[Records from a data source]
# # #

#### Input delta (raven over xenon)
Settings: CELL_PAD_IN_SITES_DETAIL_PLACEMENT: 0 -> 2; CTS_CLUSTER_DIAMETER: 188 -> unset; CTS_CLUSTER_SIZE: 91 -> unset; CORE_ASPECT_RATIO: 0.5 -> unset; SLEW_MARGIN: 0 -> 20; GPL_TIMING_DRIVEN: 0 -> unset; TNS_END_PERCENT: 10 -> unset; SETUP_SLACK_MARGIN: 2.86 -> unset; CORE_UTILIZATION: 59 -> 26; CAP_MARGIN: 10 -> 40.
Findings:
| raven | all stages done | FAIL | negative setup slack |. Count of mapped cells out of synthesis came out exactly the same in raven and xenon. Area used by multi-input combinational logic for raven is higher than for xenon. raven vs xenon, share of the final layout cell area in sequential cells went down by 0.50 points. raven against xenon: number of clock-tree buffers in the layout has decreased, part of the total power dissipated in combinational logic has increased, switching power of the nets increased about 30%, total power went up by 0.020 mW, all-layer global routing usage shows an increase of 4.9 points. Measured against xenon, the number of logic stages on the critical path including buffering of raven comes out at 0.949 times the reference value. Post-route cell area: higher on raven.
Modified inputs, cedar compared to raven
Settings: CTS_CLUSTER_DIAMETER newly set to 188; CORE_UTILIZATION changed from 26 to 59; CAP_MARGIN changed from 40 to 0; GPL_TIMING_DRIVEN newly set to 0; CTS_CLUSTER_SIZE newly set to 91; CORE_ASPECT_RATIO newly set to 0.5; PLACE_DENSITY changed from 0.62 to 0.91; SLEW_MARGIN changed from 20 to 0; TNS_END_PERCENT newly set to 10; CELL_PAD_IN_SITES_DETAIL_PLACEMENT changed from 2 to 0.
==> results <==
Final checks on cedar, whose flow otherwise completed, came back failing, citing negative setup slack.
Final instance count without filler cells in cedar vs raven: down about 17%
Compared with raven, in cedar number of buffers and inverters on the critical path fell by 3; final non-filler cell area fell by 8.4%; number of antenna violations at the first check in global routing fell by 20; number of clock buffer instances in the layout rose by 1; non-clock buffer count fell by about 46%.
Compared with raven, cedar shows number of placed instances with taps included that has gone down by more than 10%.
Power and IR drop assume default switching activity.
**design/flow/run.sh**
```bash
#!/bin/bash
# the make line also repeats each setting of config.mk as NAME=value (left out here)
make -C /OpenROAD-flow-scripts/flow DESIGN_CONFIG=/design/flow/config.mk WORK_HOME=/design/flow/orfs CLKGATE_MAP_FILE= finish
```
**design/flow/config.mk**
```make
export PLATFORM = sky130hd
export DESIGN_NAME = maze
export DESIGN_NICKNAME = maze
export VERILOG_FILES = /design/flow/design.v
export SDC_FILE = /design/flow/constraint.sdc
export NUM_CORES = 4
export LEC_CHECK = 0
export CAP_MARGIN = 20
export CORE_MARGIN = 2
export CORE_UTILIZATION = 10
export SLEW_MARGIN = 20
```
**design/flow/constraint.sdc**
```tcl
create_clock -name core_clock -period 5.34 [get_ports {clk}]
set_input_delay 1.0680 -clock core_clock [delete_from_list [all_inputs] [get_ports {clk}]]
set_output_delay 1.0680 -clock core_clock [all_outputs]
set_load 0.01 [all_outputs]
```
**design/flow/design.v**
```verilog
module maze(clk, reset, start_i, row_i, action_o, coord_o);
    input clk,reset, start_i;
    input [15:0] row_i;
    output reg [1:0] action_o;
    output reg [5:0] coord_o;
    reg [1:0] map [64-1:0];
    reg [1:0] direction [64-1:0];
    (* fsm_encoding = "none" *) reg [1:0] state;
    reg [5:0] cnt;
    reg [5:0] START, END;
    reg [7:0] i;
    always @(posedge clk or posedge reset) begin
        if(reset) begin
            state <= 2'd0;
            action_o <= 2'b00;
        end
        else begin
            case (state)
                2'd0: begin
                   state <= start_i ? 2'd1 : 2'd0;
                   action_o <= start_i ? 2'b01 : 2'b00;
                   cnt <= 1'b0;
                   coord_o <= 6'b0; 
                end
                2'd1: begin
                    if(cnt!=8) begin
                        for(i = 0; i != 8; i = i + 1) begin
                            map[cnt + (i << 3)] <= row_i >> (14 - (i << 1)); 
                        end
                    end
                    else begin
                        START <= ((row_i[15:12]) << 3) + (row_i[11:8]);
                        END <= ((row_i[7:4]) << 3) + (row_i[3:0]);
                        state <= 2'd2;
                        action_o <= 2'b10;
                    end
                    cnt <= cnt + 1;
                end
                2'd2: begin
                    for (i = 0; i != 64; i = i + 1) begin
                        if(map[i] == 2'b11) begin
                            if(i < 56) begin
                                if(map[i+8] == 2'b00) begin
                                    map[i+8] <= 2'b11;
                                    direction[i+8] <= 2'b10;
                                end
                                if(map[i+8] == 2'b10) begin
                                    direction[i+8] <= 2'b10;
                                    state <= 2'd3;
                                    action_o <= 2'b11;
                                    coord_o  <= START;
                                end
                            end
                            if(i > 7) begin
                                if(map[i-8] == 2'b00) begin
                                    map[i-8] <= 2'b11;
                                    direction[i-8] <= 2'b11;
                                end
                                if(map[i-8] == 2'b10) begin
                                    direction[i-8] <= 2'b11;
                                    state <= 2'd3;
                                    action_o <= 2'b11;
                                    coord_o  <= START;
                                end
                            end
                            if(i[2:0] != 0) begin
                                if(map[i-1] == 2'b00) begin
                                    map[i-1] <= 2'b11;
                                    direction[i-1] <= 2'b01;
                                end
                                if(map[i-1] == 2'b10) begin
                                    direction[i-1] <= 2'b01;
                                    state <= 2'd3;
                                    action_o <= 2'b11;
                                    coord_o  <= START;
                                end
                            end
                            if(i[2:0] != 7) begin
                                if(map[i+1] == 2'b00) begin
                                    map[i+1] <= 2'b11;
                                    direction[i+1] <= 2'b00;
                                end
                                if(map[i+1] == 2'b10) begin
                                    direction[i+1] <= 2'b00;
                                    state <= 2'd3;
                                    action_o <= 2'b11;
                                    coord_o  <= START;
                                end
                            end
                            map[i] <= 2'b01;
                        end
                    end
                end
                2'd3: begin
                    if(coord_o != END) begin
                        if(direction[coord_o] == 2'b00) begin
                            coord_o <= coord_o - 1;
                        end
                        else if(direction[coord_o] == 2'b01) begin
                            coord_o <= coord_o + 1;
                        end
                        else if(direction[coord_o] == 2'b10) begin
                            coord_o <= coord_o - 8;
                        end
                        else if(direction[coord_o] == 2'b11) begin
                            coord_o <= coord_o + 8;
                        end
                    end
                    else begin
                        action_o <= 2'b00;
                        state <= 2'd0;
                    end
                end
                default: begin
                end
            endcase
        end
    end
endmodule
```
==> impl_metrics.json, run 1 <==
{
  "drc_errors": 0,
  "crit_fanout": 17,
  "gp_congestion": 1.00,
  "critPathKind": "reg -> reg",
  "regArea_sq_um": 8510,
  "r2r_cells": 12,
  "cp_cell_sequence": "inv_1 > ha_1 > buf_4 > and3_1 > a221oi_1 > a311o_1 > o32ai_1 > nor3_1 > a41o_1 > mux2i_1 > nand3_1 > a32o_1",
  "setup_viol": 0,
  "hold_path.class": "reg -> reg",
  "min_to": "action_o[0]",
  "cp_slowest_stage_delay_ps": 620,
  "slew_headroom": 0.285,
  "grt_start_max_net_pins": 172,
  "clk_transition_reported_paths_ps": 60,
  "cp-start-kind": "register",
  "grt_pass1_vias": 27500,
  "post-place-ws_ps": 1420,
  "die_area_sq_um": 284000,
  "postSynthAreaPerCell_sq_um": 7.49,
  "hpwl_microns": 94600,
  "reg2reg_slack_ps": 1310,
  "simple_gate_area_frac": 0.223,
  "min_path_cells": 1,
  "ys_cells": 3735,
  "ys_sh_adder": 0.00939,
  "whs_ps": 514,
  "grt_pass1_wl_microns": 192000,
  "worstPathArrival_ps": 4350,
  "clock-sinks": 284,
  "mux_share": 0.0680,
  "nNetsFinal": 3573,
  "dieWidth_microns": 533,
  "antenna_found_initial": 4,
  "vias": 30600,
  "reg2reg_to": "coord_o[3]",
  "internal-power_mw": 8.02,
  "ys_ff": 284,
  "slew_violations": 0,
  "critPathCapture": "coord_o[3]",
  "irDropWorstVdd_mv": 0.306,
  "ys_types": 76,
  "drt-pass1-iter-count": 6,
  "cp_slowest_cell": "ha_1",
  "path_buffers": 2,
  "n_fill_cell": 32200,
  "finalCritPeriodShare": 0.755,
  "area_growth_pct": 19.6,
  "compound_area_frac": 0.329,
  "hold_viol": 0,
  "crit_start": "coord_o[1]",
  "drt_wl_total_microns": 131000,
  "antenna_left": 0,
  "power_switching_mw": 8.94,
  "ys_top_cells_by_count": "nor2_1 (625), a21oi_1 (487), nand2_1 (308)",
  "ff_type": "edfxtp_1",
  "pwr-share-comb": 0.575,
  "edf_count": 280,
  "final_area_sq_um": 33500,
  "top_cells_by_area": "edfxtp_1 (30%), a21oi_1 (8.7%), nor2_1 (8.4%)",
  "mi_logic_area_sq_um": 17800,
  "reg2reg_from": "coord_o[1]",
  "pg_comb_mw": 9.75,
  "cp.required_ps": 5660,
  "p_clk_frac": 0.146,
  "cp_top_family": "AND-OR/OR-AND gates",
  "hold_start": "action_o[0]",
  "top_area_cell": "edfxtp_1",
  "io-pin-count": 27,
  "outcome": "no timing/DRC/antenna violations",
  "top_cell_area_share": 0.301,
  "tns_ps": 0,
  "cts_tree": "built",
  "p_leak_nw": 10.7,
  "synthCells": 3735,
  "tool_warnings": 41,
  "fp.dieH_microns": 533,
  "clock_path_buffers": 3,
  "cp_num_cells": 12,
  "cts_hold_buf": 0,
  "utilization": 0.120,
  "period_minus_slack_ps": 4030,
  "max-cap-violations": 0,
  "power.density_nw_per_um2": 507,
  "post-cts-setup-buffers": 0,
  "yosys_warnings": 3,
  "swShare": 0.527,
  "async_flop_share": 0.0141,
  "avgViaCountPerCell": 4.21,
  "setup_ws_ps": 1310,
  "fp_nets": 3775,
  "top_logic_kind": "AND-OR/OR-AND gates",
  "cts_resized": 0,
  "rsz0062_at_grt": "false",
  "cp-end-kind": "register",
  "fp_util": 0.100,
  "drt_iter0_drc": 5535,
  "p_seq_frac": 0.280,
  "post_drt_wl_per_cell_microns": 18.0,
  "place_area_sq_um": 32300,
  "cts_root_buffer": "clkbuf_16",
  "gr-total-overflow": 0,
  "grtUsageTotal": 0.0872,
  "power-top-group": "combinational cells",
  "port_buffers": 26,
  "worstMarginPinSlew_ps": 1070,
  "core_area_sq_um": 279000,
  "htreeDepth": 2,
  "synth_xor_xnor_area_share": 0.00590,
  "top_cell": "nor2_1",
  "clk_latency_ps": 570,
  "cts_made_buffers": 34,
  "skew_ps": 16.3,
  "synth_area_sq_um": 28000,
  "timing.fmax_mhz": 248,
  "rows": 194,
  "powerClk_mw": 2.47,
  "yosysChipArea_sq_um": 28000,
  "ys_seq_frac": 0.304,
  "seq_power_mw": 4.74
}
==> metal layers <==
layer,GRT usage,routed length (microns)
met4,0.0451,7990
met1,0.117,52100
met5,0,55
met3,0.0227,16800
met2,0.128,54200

# # #

# Problem statement
Write out only the lines that run from the line containing "Compared with raven, in" through the line containing "Compared with raven, cedar", both included, exactly as they appear above.

# Written answer
Compared with raven, in cedar number of buffers and inverters on the critical path fell by 3; final non-filler cell area fell by 8.4%; number of antenna violations at the first check in global routing fell by 20; number of clock buffer instances in the layout rose by 1; non-clock buffer count fell by about 46%.
Compared with raven, cedar shows number of placed instances with taps included that has gone down by more than 10%.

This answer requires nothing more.